* _What is needed_: Return the opening lines of the material, word for word. End with the line that contains "export LEC_CHECK = 0".

* _Material for this exercise_:
[config.mk]
export PLATFORM = sky130hd
export DESIGN_NAME = match_referee
export DESIGN_NICKNAME = d
export VERILOG_FILES = /design/src/rtl/match_referee.sv
export SDC_FILE = /design/constraint.sdc
export NUM_CORES = 1
export LEC_CHECK = 0
export BUFFER_PORTS_ARGS = -buffer_cell sky130_fd_sc_hd__buf_2
export CAP_MARGIN = 20
export CORE_ASPECT_RATIO = 1.2
export CORE_MARGIN = 2
export CORE_UTILIZATION = 28
export CTS_CLUSTER_DIAMETER = 80
export DETAILED_ROUTE_END_ITERATION = 16
export HOLD_SLACK_MARGIN = 0.08
export PLACE_DENSITY = 0.45
export SLEW_MARGIN = 20
export SYNTH_ARGS = -nofsm -noshare
export SYNTH_HDL_FRONTEND = slang
export SYNTH_SLANG_ARGS = --single-unit
[constraint.sdc]
create_clock -name clk -period 1.9 [get_ports clk]
set_input_delay 0.095 -clock clk [delete_from_list [all_inputs] [get_ports clk]]
set_output_delay 0.095 -clock clk [all_outputs]
set_load 0.01 [all_outputs]
[src/rtl/match_referee.sv]
// Match referee: collects one committed action per player, strobes actionEnable for
// EN_CYCLES, lets health settle, then judges the round and decides when the match ends.
module match_referee #(
   parameter int unsigned EN_CYCLES     = 2,
   parameter int unsigned SETTLE_CYCLES = 1,
   parameter int unsigned MAX_ROUNDS    = 30,
   parameter int unsigned ROUND_W       = 5
) (
   input  logic               clk,
   input  logic               reset,
   input  logic               start,
   input  logic               commit1,
   input  logic [2:0]         action1_sw,
   input  logic               commit2,
   input  logic [2:0]         action2_sw,
   input  logic [1:0]         health1,
   input  logic [1:0]         health2,
   output logic [2:0]         action1,
   output logic [2:0]         action2,
   output logic               actionEnable,
   output logic               isGameOver,
   output logic [1:0]         winner,
   output logic [ROUND_W-1:0] round_count
);

   localparam logic [2:0] StIdle    = 3'd0;
   localparam logic [2:0] StCollect = 3'd1;
   localparam logic [2:0] StIssue   = 3'd2;
   localparam logic [2:0] StSettle  = 3'd3;
   localparam logic [2:0] StJudge   = 3'd4;
   localparam logic [2:0] StOver    = 3'd5;

   localparam logic [2:0] ActAwait = 3'b010;

   localparam logic [1:0] WinNone = 2'b00;
   localparam logic [1:0] WinP1   = 2'b01;
   localparam logic [1:0] WinP2   = 2'b10;
   localparam logic [1:0] WinDraw = 2'b11;

   localparam logic [15:0]        EnLast     = 16'(EN_CYCLES - 1);
   localparam logic [15:0]        SettleLast = 16'(SETTLE_CYCLES - 1);
   localparam logic [ROUND_W-1:0] RoundMax   = ROUND_W'(MAX_ROUNDS);

   logic [2:0]         state_q, state_d;
   logic [15:0]        cnt_q, cnt_d;
   logic               flag1_q, flag1_d;
   logic               flag2_q, flag2_d;
   logic [2:0]         act1_q, act1_d;
   logic [2:0]         act2_q, act2_d;
   logic [ROUND_W-1:0] round_q, round_d;
   logic [1:0]         winner_q, winner_d;
   logic               dead1, dead2;

   assign dead1 = (health1 == 2'b00);
   assign dead2 = (health2 == 2'b00);

   // Next-state logic for the round sequencer.
   always_comb begin
      state_d  = state_q;
      cnt_d    = cnt_q;
      flag1_d  = flag1_q;
      flag2_d  = flag2_q;
      act1_d   = act1_q;
      act2_d   = act2_q;
      round_d  = round_q;
      winner_d = winner_q;
      case (state_q)
         StIdle: begin
            if (start) state_d = StCollect;
         end
         StCollect: begin
            // First commit per player wins; later ones are ignored until the next round.
            if (commit1 && !flag1_q) begin
               act1_d  = action1_sw;
               flag1_d = 1'b1;
            end
            if (commit2 && !flag2_q) begin
               act2_d  = action2_sw;
               flag2_d = 1'b1;
            end
            if (flag1_d && flag2_d) begin
               state_d = StIssue;
               cnt_d   = '0;
            end
         end
         StIssue: begin
            if (cnt_q == EnLast) begin
               state_d = StSettle;
               cnt_d   = '0;
            end else begin
               cnt_d = cnt_q + 16'd1;
            end
         end
         StSettle: begin
            if (cnt_q == SettleLast) begin
               state_d = StJudge;
               cnt_d   = '0;
            end else begin
               cnt_d = cnt_q + 16'd1;
            end
         end
         StJudge: begin
            round_d = (round_q == RoundMax) ? round_q : round_q + 1'b1;
            flag1_d = 1'b0;
            flag2_d = 1'b0;
            act1_d  = ActAwait;
            act2_d  = ActAwait;
            state_d = StOver;
            if (dead1 && dead2) begin
               winner_d = WinDraw;
            end else if (dead1) begin
               winner_d = WinP2;
            end else if (dead2) begin
               winner_d = WinP1;
            end else if (round_d == RoundMax) begin
               if (health1 > health2)      winner_d = WinP1;
               else if (health2 > health1) winner_d = WinP2;
               else                        winner_d = WinDraw;
            end else begin
               state_d = StCollect;
            end
         end
         StOver: begin
            // Terminal: only reset leaves.
         end
         default: begin
            state_d = StIdle;
         end
      endcase
   end

   // State registers with asynchronous active-low reset.
   always_ff @(posedge clk or negedge reset) begin
      if (!reset) begin
         state_q  <= StIdle;
         cnt_q    <= '0;
         flag1_q  <= 1'b0;
         flag2_q  <= 1'b0;
         act1_q   <= ActAwait;
         act2_q   <= ActAwait;
         round_q  <= '0;
         winner_q <= WinNone;
      end else begin
         state_q  <= state_d;
         cnt_q    <= cnt_d;
         flag1_q  <= flag1_d;
         flag2_q  <= flag2_d;
         act1_q   <= act1_d;
         act2_q   <= act2_d;
         round_q  <= round_d;
         winner_q <= winner_d;
      end
   end

   // Strobe and game-over are decoded from state so reset drops them immediately.
   assign actionEnable = (state_q == StIssue);
   assign isGameOver   = (state_q == StOver);
   assign winner       = winner_q;
   assign round_count  = round_q;
   assign action1      = act1_q;
   assign action2      = act2_q;

endmodule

* _Answer to the problem_:
[config.mk]
export PLATFORM = sky130hd
export DESIGN_NAME = match_referee
export DESIGN_NICKNAME = d
export VERILOG_FILES = /design/src/rtl/match_referee.sv
export SDC_FILE = /design/constraint.sdc
export NUM_CORES = 1
export LEC_CHECK = 0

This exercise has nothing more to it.